Dataset entries

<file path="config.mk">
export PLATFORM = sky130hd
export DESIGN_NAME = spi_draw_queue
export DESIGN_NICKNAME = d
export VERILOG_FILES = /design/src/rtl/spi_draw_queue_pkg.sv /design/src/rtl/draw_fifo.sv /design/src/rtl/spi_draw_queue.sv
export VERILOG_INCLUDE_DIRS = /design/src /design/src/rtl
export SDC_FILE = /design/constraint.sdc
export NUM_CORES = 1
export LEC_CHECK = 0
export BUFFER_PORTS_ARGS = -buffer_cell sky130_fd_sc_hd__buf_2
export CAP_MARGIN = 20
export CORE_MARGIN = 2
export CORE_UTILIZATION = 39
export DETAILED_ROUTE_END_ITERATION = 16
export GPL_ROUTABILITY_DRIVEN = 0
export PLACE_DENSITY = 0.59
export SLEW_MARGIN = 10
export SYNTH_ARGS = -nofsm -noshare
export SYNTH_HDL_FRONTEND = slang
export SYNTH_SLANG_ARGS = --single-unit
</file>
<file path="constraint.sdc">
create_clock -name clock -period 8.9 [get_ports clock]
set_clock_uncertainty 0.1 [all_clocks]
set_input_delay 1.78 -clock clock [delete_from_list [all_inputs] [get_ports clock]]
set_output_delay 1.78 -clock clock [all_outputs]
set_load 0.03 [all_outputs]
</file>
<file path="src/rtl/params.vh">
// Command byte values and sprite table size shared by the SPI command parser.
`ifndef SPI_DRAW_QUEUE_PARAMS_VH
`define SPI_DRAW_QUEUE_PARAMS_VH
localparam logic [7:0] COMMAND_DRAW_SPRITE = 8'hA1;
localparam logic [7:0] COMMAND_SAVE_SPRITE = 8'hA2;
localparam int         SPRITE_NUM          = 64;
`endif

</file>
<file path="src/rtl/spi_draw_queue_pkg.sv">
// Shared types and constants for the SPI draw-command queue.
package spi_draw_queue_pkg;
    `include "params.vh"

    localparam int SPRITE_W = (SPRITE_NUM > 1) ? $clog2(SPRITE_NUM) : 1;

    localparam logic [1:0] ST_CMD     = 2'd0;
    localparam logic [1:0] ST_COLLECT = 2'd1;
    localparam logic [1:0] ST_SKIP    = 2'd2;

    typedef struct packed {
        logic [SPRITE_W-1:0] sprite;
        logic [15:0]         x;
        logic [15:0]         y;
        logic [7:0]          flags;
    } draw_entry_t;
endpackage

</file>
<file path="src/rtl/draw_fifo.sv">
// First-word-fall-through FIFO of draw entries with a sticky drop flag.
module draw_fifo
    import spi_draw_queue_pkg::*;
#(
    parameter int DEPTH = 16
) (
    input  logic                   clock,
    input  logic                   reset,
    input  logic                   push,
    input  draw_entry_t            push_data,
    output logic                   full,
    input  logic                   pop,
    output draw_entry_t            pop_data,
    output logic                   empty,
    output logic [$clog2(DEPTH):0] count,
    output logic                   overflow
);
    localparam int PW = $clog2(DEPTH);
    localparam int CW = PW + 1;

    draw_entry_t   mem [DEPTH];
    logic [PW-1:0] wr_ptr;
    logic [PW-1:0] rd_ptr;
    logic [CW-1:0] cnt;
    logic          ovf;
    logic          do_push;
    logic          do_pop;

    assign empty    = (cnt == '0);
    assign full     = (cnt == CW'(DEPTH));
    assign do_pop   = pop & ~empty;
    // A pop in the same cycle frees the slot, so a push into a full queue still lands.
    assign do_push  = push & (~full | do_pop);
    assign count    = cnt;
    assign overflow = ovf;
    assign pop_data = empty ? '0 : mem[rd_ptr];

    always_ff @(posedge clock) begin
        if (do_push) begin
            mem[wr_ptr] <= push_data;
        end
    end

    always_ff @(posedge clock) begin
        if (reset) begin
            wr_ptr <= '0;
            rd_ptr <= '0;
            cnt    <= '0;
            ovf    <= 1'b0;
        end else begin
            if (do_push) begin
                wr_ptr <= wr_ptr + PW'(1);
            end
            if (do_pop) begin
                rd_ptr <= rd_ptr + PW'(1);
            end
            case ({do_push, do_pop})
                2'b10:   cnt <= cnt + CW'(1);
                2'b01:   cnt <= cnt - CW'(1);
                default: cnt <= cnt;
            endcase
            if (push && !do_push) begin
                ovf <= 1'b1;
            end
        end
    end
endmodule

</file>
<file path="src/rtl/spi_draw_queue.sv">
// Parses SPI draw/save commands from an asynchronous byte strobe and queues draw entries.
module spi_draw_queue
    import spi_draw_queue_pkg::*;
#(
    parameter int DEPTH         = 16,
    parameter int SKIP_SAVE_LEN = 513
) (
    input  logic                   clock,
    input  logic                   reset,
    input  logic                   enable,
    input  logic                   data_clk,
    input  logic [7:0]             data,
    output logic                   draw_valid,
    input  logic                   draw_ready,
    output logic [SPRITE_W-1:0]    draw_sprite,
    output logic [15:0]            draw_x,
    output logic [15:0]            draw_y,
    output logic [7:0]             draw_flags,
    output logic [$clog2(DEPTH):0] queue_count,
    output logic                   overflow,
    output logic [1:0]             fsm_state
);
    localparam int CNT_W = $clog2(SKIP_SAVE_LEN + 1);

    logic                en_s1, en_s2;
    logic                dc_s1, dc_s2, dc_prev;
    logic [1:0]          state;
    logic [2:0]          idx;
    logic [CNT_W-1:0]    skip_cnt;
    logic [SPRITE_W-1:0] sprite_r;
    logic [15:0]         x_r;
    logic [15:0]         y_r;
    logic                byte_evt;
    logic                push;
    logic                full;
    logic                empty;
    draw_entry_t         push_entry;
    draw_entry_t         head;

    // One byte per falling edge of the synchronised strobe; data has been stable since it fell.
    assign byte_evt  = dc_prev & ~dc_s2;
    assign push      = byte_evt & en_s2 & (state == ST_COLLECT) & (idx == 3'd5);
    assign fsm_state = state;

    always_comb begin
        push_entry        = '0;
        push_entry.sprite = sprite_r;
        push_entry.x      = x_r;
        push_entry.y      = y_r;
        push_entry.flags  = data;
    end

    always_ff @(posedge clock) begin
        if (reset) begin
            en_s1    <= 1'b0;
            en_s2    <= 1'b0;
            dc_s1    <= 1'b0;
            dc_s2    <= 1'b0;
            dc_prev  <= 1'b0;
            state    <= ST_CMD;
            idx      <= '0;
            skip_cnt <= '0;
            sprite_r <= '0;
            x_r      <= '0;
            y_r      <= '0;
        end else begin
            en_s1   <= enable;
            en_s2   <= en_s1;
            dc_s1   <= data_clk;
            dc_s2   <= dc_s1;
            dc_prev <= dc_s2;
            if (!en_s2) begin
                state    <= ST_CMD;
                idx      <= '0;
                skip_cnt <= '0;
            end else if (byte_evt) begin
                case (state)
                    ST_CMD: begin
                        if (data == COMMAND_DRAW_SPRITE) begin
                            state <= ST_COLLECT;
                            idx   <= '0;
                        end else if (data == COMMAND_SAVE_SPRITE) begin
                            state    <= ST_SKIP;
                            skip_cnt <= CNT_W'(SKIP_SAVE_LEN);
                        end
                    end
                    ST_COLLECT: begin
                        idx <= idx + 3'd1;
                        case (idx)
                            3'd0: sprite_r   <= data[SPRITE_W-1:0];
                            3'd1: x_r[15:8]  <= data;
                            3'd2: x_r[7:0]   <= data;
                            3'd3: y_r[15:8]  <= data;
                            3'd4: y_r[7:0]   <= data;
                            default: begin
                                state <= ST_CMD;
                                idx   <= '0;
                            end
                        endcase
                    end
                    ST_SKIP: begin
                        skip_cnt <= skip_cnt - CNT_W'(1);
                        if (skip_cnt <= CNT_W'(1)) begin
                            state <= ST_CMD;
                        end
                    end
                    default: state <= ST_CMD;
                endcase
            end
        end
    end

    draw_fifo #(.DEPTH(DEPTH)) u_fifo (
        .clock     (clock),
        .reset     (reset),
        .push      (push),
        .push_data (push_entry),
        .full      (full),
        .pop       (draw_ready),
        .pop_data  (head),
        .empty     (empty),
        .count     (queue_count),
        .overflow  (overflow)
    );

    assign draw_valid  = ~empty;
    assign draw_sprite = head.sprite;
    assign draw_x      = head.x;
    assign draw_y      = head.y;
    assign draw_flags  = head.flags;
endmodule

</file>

Exercise objective
Copy every line of the records above that holds the word "parameter".

Result
    parameter int DEPTH = 16
    parameter int DEPTH         = 16,
    parameter int SKIP_SAVE_LEN = 513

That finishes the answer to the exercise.